Dopiero wieczorem wszytko się wyjaśniło, choć w życiu nie chciałbym tego usłyszeć. Kiedy nadarzyła się okazja i pozostaliśmy sami, zapytałem go w końcu o co mu chodzi. On stwierdził, że już mnie nie kocha, że w ogóle nie czuł tego co ja. Nigdy nie byl tej orientacji co ja i nigdy nie będzie. Po czym dobił mnie wiadomością iż zakochał się w jakieś dziewczynie, a wczorajsza noc to było nasze pożegnanie. Gdy wyszedł, upadłem na kolana,a z moich oczu zaczęły płynąć łzy. Nie docierały do mnie żadne głosy, ani słowa chłopaków skierowane do mnie. Mój świat wtedy się zawalił. Głowę przepełniały wszystkie chwile spędzone z nim. Kiedy powoli się uspokoiłem, wstałem i wyszedłem na dwór. Ruszyłem przed siebie. Nie wiedziałem do kąd idę, nie miałem gdzie się podziać. Do dormu nie chciałem wracać. Za dużo tam wspomnień. Po jakimś czasie wylądowałem przy jakimś moście z rzeką. Usiadłem na ławce i zacząłem patrzeć w przestrzeń. Teraz docierało do mnie, że już wcześniej wysyłam mi sygnały, że chce ze mną zerwać. Ja widzący wszytko przez różowe okulary, nie zauważyłem tego. Jak teraz będzie wyglądać, moje życie? Przecież nie będę mógł normalnie spojrzeć mu w oczy, nie zakocham się ponownie.

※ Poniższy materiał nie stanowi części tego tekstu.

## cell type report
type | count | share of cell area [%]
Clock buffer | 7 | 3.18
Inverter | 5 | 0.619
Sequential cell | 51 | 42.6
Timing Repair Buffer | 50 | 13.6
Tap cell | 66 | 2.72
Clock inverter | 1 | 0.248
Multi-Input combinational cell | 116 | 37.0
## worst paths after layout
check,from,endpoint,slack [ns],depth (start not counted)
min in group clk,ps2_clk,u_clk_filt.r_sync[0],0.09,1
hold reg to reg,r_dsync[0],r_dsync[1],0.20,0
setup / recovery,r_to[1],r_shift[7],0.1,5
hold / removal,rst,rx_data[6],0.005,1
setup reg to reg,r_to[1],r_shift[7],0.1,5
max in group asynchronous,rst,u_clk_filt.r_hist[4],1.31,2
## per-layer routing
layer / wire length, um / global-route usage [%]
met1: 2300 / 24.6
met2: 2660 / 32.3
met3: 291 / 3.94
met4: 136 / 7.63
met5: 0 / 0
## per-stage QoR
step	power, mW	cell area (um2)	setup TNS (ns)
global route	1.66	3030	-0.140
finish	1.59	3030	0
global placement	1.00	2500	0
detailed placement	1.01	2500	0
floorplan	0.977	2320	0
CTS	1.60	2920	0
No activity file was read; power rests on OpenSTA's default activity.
--- src/rtl/nes_cpu_pad_shifter.sv ---
// CPU-visible $4016/$4017 shift register for one pad port.
// While strobe is high the register tracks the committed snapshot and a
// read returns button A. With strobe low each read shifts right and fills
// with 1, so reads past the eighth return 1 like the real 4021.
module nes_cpu_pad_shifter
  import nes_pad_pkg::*;
(
  input  logic                i_clk,
  input  logic                i_rst,
  input  logic                i_strobe,
  input  logic                i_rd,
  input  logic [NUM_BTNS-1:0] i_snapshot,
  output logic                o_d
);

  logic [NUM_BTNS-1:0] shreg;

  // Reload while strobed, shift on reads otherwise; register the read bit.
  always_ff @(posedge i_clk) begin
    if (i_rst) begin
      shreg <= '0;
      o_d   <= 1'b0;
    end else begin
      if (i_strobe) begin
        shreg <= i_snapshot;
      end else if (i_rd) begin
        shreg <= {1'b1, shreg[NUM_BTNS-1:1]};
      end
      if (i_rd) begin
        o_d <= i_strobe ? i_snapshot[0] : shreg[0];
      end
    end
  end

endmodule
==> src/rtl/reg_bus_sequencer.sv <==
// Register-bus sequencer: arbitrates register-to-register moves between
// requesters and drives the source LDBUS and destination WR enables in order.
module reg_bus_sequencer #(
    parameter int NREQ = 4,
    parameter int NREG = 16,
    parameter int IDXW = 4
) (
    input  logic                 clk,
    input  logic                 RST,
    input  logic [NREQ-1:0]      req,
    input  logic [NREQ*IDXW-1:0] src_idx,
    input  logic [NREQ*IDXW-1:0] dst_idx,
    output logic [NREQ-1:0]      grant,
    output logic [NREQ-1:0]      done,
    output logic [NREG-1:0]      ldbus,
    output logic [NREG-1:0]      wr,
    output logic                 busy
);
    import reg_bus_pkg::*;

    localparam int PTRW = (NREQ > 1) ? $clog2(NREQ) : 1;

    logic [IDXW-1:0] src_arr [NREQ];
    logic [IDXW-1:0] dst_arr [NREQ];

    bus_state_t      state_reg;
    logic [PTRW-1:0] rr_ptr_reg;
    logic [PTRW-1:0] win_reg;
    logic [NREG-1:0] wr_pend_reg;
    logic [NREQ-1:0] grant_reg;
    logic [NREQ-1:0] done_reg;
    logic [NREG-1:0] ldbus_reg;
    logic [NREG-1:0] wr_reg;
    logic            busy_reg;

    logic [PTRW-1:0] winner;
    logic            any_req;
    logic [NREG-1:0] win_src_dec;
    logic [NREG-1:0] win_dst_dec;
    logic            win_legal;

    // Unpack the per-requester index fields.
    generate
        for (genvar gi = 0; gi < NREQ; gi++) begin : g_unpack
            assign src_arr[gi] = src_idx[gi*IDXW +: IDXW];
            assign dst_arr[gi] = dst_idx[gi*IDXW +: IDXW];
        end
    endgenerate

    rr_arbiter #(
        .NREQ (NREQ)
    ) u_arb (
        .req     (req),
        .rr_ptr  (rr_ptr_reg),
        .winner  (winner),
        .any_req (any_req)
    );

    // Decode the winner's indices; a move is legal only if both name real registers,
    // so an out-of-range index can never put garbage onto a real register.
    always_comb begin
        win_src_dec = NREG'(onehot_decode(32'(src_arr[winner]), NREG));
        win_dst_dec = NREG'(onehot_decode(32'(dst_arr[winner]), NREG));
        win_legal   = (|win_src_dec) && (|win_dst_dec);
    end

    // Transfer sequencer with registered grant/done/enable outputs.
    always_ff @(posedge clk or negedge RST) begin
        if (!RST) begin
            state_reg   <= IDLE;
            rr_ptr_reg  <= PTRW'(NREQ - 1);
            win_reg     <= '0;
            wr_pend_reg <= '0;
            grant_reg   <= '0;
            done_reg    <= '0;
            ldbus_reg   <= '0;
            wr_reg      <= '0;
            busy_reg    <= 1'b0;
        end else begin
            case (state_reg)
                IDLE: begin
                    done_reg <= '0;
                    wr_reg   <= '0;
                    if (any_req) begin
                        win_reg     <= winner;
                        rr_ptr_reg  <= winner;
                        grant_reg   <= NREQ'(1) << winner;
                        ldbus_reg   <= win_legal ? win_src_dec : '0;
                        wr_pend_reg <= win_legal ? win_dst_dec : '0;
                        busy_reg    <= 1'b1;
                        state_reg   <= DRIVE;
                    end else begin
                        busy_reg    <= 1'b0;
                    end
                end
                DRIVE: begin
                    // Source keeps driving; destination write enable joins it.
                    wr_reg    <= wr_pend_reg;
                    state_reg <= WRITE;
                end
                WRITE: begin
                    grant_reg <= '0;
                    ldbus_reg <= '0;
                    wr_reg    <= '0;
                    done_reg  <= NREQ'(1) << win_reg;
                    state_reg <= DONE;
                end
                DONE: begin
                    done_reg  <= '0;
                    busy_reg  <= 1'b0;
                    state_reg <= IDLE;
                end
                default: begin
                    grant_reg <= '0;
                    done_reg  <= '0;
                    ldbus_reg <= '0;
                    wr_reg    <= '0;
                    busy_reg  <= 1'b0;
                    state_reg <= IDLE;
                end
            endcase
        end
    end

    assign grant = grant_reg;
    assign done  = done_reg;
    assign ldbus = ldbus_reg;
    assign wr    = wr_reg;
    assign busy  = busy_reg;

endmodule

-Zabij się. - słyszałem te słowa w mojej głowie. Racja, jak nie mogę być z nim, to po co żyć? Z tą myślą wstałem, zrucając kurtkę wskoczyłem do wody. Po chwilowym bólu, już nic więcej nie czułem.....
"Przepraszam was wszystkich, za moje bezsensowne istnienie. Wybaczcie mi co wam złego uczyniłem. Beze mnie będzie wam o wiele lepiej. Czułem, że bez Niego u mego boku nie dałby rady. To nie wasza wina. Dalej spełniajcie swoje marzenia, jako BTS. Kocham was, bracia.
Wasz Min Yoongi "
Tak wiadomość pozostała po nim, kiedy to znaleźli kurtkę wraz z telefonem, zbyt późno aby go uratować. Nie którzy, żałowali swoich słów, jak i czynów. Szczególnie ostatnia osoba, która miała z nim kontakt. Teraz nic nie sprawi, że on wróci, ale na zawsze pozostanie on w ich serach, jaki wiernych fanek.